Insulin signaling and skeletal muscle atrophy and autophagy in transition dairy cows either overfed energy or fed a controlled energy diet prepartum.

During periods of negative energy balance, mobilization of muscle is a physiologic process providing energy and amino acids. This is important in transition dairy cows experiencing negative energy and protein balance postpartum. Overconsumption of energy during late pregnancy affects resting glucose and insulin concentrations peripartum and increases the risk for hyperketonemia postpartum, but the effects on muscle tissue are not fully understood. Skeletal muscle accounts for the majority of insulin-dependent glucose utilization in ruminants. Our objective was to study peripartal skeletal muscle insulin signaling as well as muscle accretion and atrophy in cows with excess energy consumption prepartum. Skeletal muscle biopsies were obtained 28 and 10 days prepartum, as well as 4 and 21 days postpartum from 24 Holstein cows. Biopsies were taken immediately before and 60 min after intravenous glucose challenge causing endogenous release of insulin. Gene expression of IGF-1, myostatin, and atrogin-1, as well as immunoblot analysis of atrogin-1, muRF1, ubiquitinated proteins, LC3, and phosphorylation of AKT, ERK and mTORC1 substrate 4EBP1 was performed. Excess energy consumption in late pregnancy did not lead to changes in insulin-dependent molecular regulation of muscle accretion or atrophy compared with the controlled energy group.

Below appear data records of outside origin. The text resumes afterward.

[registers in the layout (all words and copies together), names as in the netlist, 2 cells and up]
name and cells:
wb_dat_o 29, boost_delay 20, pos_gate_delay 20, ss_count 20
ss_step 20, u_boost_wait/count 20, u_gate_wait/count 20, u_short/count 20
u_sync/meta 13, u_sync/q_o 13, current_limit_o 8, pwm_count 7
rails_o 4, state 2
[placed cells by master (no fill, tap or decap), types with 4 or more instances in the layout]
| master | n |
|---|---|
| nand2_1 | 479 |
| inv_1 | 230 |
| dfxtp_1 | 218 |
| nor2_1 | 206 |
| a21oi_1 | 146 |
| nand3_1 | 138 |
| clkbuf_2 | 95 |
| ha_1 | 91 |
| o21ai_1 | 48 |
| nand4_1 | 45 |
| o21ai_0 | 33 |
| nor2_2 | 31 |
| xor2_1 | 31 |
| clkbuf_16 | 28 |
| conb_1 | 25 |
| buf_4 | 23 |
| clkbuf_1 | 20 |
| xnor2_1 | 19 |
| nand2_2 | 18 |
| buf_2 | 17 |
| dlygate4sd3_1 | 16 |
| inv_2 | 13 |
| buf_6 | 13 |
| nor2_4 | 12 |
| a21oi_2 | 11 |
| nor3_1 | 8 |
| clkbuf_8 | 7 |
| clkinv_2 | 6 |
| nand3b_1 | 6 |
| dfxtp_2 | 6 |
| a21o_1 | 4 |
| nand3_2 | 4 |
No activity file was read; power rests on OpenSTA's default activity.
==> config.mk <==
export PLATFORM = sky130hd
export DESIGN_NAME = power_on_reset_timer
export DESIGN_NICKNAME = d
export VERILOG_FILES = /design/src/hdl/reset_seq_pkg.sv /design/src/hdl/pin_sync3.sv /design/src/hdl/power_on_reset_timer.sv
export SDC_FILE = /design/constraint.sdc
export NUM_CORES = 1
export LEC_CHECK = 0
export CORE_ASPECT_RATIO = 1.75
export CORE_UTILIZATION = 45
export CTS_CLUSTER_SIZE = 20
export DETAILED_ROUTE_END_ITERATION = 8
export DONT_BUFFER_PORTS = 1
export PLACE_DENSITY = 0.68
export SYNTH_ARGS = -nofsm -noshare
export SYNTH_HDL_FRONTEND = slang
export SYNTH_SLANG_ARGS = --single-unit
==> constraint.sdc <==
create_clock -name core_clk_in -period 1.7 [get_ports core_clk_in]
set_clock_uncertainty 0.15 [all_clocks]
set_input_delay 0 -clock core_clk_in [delete_from_list [all_inputs] [get_ports core_clk_in]]
set_output_delay 0 -clock core_clk_in [all_outputs]
set_load 0.02 [all_outputs]
$ cat src/logic/msc_map.vh
`ifndef MSC_MAP_VH
`define MSC_MAP_VH
// Register byte offsets.
`define MSC_OFF_CTRL 12'h000
`define MSC_OFF_STATUS 12'h004
`define MSC_OFF_ADDR 12'h008
`define MSC_OFF_BUF_LEVEL 12'h00C
// Control register fields.
`define MSC_CTRL_SELFTEST_DONE 0
`define MSC_CTRL_SW_SWITCH_EN 1
`define MSC_CTRL_SW_SWITCH 2
`define MSC_CTRL_CMD_BUSY 3
`define MSC_CTRL_RX_BUSY 4
`define MSC_CTRL_RESET 32'h0000_0000
// Status register fields.
`define MSC_ST_CFG_MODE 0
`define MSC_ST_BUSY 1
`define MSC_ST_PENDING 2
`define MSC_ST_READY 3
`define MSC_ST_BCAST 4
// Own address reset value and broadcast value.
`define MSC_ADDR_RESET 16'h0000
`define MSC_ADDR_BCAST 16'hFFFF
// Timing, in microseconds, at 125 MHz.
`define MSC_CLK_MHZ 125
`define MSC_HOLD_US 1500000
`define MSC_DEBOUNCE_US 10
`define MSC_SWITCH_US 1000
`define MSC_BLINK_US 250000
`define MSC_BUF_BYTES 1000
`endif

$ cat src/logic/msc_mode_ctrl.v
// The register offsets and the APB register port were chosen for this implementation.
`timescale 1ns/1ps
// Contract
// - Long hold over 1.5 s, switch on release.
// - Transmission mode: green steady, flashes when busy.
// - Configuration mode: red steady, flashes responding.
// - Red during self-test, then green transmission.
// - Hold serial input in 1000-byte buffer.
// - Blink green while buffer holds data.
// - Steady green only means data radiated.
// - Software switch only when enabled, default off.
// - Leave old mode, enter new, steady.
// - Any flashing condition wins over steady.
// - Busy while flashing, no mode detection; the code latches a request made while busy and switches once idle.
// - Transmission mode opens serial and radio.
// - Configuration mode gives register access, 9600.
// - All-ones own address transmits as broadcast.
// - All-ones own address receives everything.
// - Idle switch takes effect within 1 ms.
`include "msc_map.vh"
module msc_mode_ctrl #(
    parameter integer HOLD_CYCLES = `MSC_HOLD_US * `MSC_CLK_MHZ,
    parameter integer SWITCH_CYCLES = `MSC_SWITCH_US * `MSC_CLK_MHZ,
    parameter integer BLINK_CYCLES = `MSC_BLINK_US * `MSC_CLK_MHZ,
    parameter integer DEBOUNCE_CYCLES = `MSC_DEBOUNCE_US * `MSC_CLK_MHZ,
    parameter integer BUF_BYTES = `MSC_BUF_BYTES
) (
    input wire core_clk,
    input wire resetn,
    input wire psel,
    input wire penable,
    input wire pwrite,
    input wire [11:0] paddr,
    input wire [31:0] pwdata,
    output reg [31:0] prdata,
    output reg pready,
    output reg pslverr,
    input wire button_n,
    input wire ser_byte_in,
    input wire radio_byte_taken,
    output reg led_green,
    output reg led_red,
    output reg cfg_mode,
    output reg serial_open,
    output reg radio_open,
    output reg reg_access_en,
    output reg tx_broadcast,
    output reg rx_accept_all,
    output reg buf_full
);
    // One-hot states of the mode switch sequence.
    localparam [4:0] ST_SELFTEST = 5'h01;
    localparam [4:0] ST_RUN = 5'h02;
    localparam [4:0] ST_LEAVE = 5'h04;
    localparam [4:0] ST_ENTER = 5'h08;
    localparam [4:0] ST_SETTLE = 5'h10;

    reg [4:0] state_reg;
    reg [4:0] state_next;
    reg mode_reg;
    reg pending_reg;
    reg selftest_done_reg;
    reg sw_en_reg;
    reg cmd_busy_reg;
    reg rx_busy_reg;
    reg [15:0] addr_reg;
    reg [10:0] level_reg;
    reg [31:0] blink_reg;
    reg blink_phase_reg;
    reg sw_req;
    wire pressed;
    wire long_release;
    wire busy;
    wire flashing;
    wire wr_en;
    wire rd_en;
    wire push;
    wire pop;
    wire own_bcast;

    msc_debounce #(
        .STABLE_CYCLES(DEBOUNCE_CYCLES)
    ) u_debounce (
        .core_clk(core_clk),
        .resetn(resetn),
        .raw_n(button_n),
        .pressed(pressed)
    );

    msc_hold_timer #(
        .HOLD_CYCLES(HOLD_CYCLES)
    ) u_hold (
        .core_clk(core_clk),
        .resetn(resetn),
        .pressed(pressed),
        .long_release(long_release)
    );

    // Selects a decoded register address.
    function hit;
        input [11:0] a;
        input [11:0] off;
        begin
            hit = (a == off);
        end
    endfunction

    // Reports whether an address names one of the four registers.
    function mapped;
        input [11:0] a;
        begin
            mapped = hit(a, `MSC_OFF_CTRL) || hit(a, `MSC_OFF_STATUS)
                || hit(a, `MSC_OFF_ADDR) || hit(a, `MSC_OFF_BUF_LEVEL);
        end
    endfunction

    // Lights a lamp in its own mode, dark in the off half of a flash.
    function lamp;
        input owns;
        input flash;
        input phase;
        begin
            lamp = owns && !(flash && phase);
        end
    endfunction

    assign wr_en = psel && penable && pwrite && pready;
    assign rd_en = psel && !penable && !pwrite;
    assign push = ser_byte_in && !mode_reg && (level_reg < BUF_BYTES);
    assign pop = radio_byte_taken && (level_reg != 11'h000);
    // pending data blinks; steady only means empty
    assign flashing = (!mode_reg && (level_reg != 11'h000 || rx_busy_reg))
        || (mode_reg && cmd_busy_reg);
    assign busy = flashing;
    assign own_bcast = (addr_reg == `MSC_ADDR_BCAST);

    // The switch bit is judged against the enable as it stood before this write.
    always @* begin
        sw_req = wr_en && hit(paddr, `MSC_OFF_CTRL) && pwdata[`MSC_CTRL_SW_SWITCH];
    end

    always @* begin
        state_next = state_reg;
        case (state_reg)
            ST_SELFTEST: begin
                if (selftest_done_reg)
                    state_next = ST_SETTLE;
            end
            ST_RUN: begin
                if (pending_reg && !busy)
                    state_next = ST_LEAVE;
            end
            ST_LEAVE: begin
                state_next = ST_ENTER;
            end
            ST_ENTER: begin
                state_next = ST_SETTLE;
            end
            ST_SETTLE: begin
                // The new mode is in force; the paths open next.
                state_next = ST_RUN;
            end
            default: begin
                state_next = ST_SELFTEST;
            end
        endcase
    end

    always @(posedge core_clk or negedge resetn) begin
        if (!resetn) begin
            state_reg <= ST_SELFTEST;
            mode_reg <= 1'b0;
            pending_reg <= 1'b0;
            selftest_done_reg <= 1'b0;
            sw_en_reg <= 1'b0;
            cmd_busy_reg <= 1'b0;
            rx_busy_reg <= 1'b0;
            addr_reg <= `MSC_ADDR_RESET;
            level_reg <= 11'h000;
        end else begin
            state_reg <= state_next;
            if (state_reg == ST_ENTER)
                mode_reg <= ~mode_reg;
            // latch request, set wins over clear
            if (long_release || (sw_req && sw_en_reg))
                pending_reg <= 1'b1;
            else if (state_reg == ST_LEAVE)
                pending_reg <= 1'b0;
            if (wr_en && hit(paddr, `MSC_OFF_CTRL)) begin
                selftest_done_reg <= selftest_done_reg | pwdata[`MSC_CTRL_SELFTEST_DONE];
                if (mode_reg)
                    sw_en_reg <= pwdata[`MSC_CTRL_SW_SWITCH_EN];
                cmd_busy_reg <= pwdata[`MSC_CTRL_CMD_BUSY];
                rx_busy_reg <= pwdata[`MSC_CTRL_RX_BUSY];
            end
            if (wr_en && hit(paddr, `MSC_OFF_ADDR))
                addr_reg <= pwdata[15:0];
            // A byte taken in while one leaves keeps the level unchanged.
            case ({push, pop})
                2'b10: level_reg <= level_reg + 11'h001;
                2'b01: level_reg <= level_reg - 11'h001;
                default: level_reg <= level_reg;
            endcase
        end
    end

    // Each flash opens with a lit half-period.
    always @(posedge core_clk or negedge resetn) begin
        if (!resetn) begin
            blink_reg <= 32'h0000_0000;
            blink_phase_reg <= 1'b0;
        end else if (!flashing) begin
            blink_reg <= 32'h0000_0000;
            blink_phase_reg <= 1'b0;
        end else if (blink_reg >= BLINK_CYCLES - 1) begin
            blink_reg <= 32'h0000_0000;
            blink_phase_reg <= ~blink_phase_reg;
        end else begin
            blink_reg <= blink_reg + 32'h0000_0001;
        end
    end

    always @(posedge core_clk or negedge resetn) begin
        if (!resetn) begin
            led_green <= 1'b0;
            led_red <= 1'b1;
            cfg_mode <= 1'b0;
            serial_open <= 1'b0;
            radio_open <= 1'b0;
            reg_access_en <= 1'b0;
            tx_broadcast <= 1'b0;
            rx_accept_all <= 1'b0;
            buf_full <= 1'b0;
        end else begin
            cfg_mode <= mode_reg;
            // Full is flagged once the level reaches capacity.
            buf_full <= (level_reg >= BUF_BYTES);
            if (state_reg == ST_SELFTEST) begin
                led_red <= 1'b1;
                led_green <= 1'b0;
            end else if (state_reg == ST_LEAVE || state_reg == ST_ENTER) begin
                // old mode left before new entered
                led_red <= 1'b0;
                led_green <= 1'b0;
            end else begin
                led_green <= lamp(!mode_reg, flashing, blink_phase_reg);
                led_red <= lamp(mode_reg, flashing, blink_phase_reg);
            end
            serial_open <= (state_reg == ST_RUN);
            radio_open <= (state_reg == ST_RUN) && !mode_reg;
            reg_access_en <= (state_reg == ST_RUN) && mode_reg;
            tx_broadcast <= own_bcast;
            rx_accept_all <= own_bcast;
        end
    end

    always @(posedge core_clk or negedge resetn) begin
        if (!resetn) begin
            prdata <= 32'h0000_0000;
            pready <= 1'b0;
            pslverr <= 1'b0;
        end else begin
            // Every transfer is answered in its first access cycle.
            pready <= psel && !penable;
            pslverr <= 1'b0;
            if (psel && !penable)
                pslverr <= !mapped(paddr);
            if (rd_en) begin
                if (hit(paddr, `MSC_OFF_CTRL))
                    prdata <= {27'h0000000, rx_busy_reg, cmd_busy_reg, 1'b0, sw_en_reg,
                        selftest_done_reg};
                else if (hit(paddr, `MSC_OFF_STATUS))
                    prdata <= {27'h0000000, own_bcast,
                        (state_reg == ST_RUN), pending_reg, busy, mode_reg};
                else if (hit(paddr, `MSC_OFF_ADDR))
                    prdata <= {16'h0000, addr_reg};
                else if (hit(paddr, `MSC_OFF_BUF_LEVEL))
                    prdata <= {21'h000000, level_reg};
                else
                    prdata <= 32'h0000_0000;
            end
        end
    end
endmodule // msc_mode_ctrl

In both groups, phosphorylation of AKT and mTORC1 substrate was significantly decreased postpartum whereas proteasome activity and macroautopagy were upregulated. This study showed that in addition to the proteasome pathway of muscle atrophy, macroautophagy is upregulated in postpartum negative energy and protein balance regardless of dietary energy strategy prepartum and was higher in cows overfed energy throughout the study period.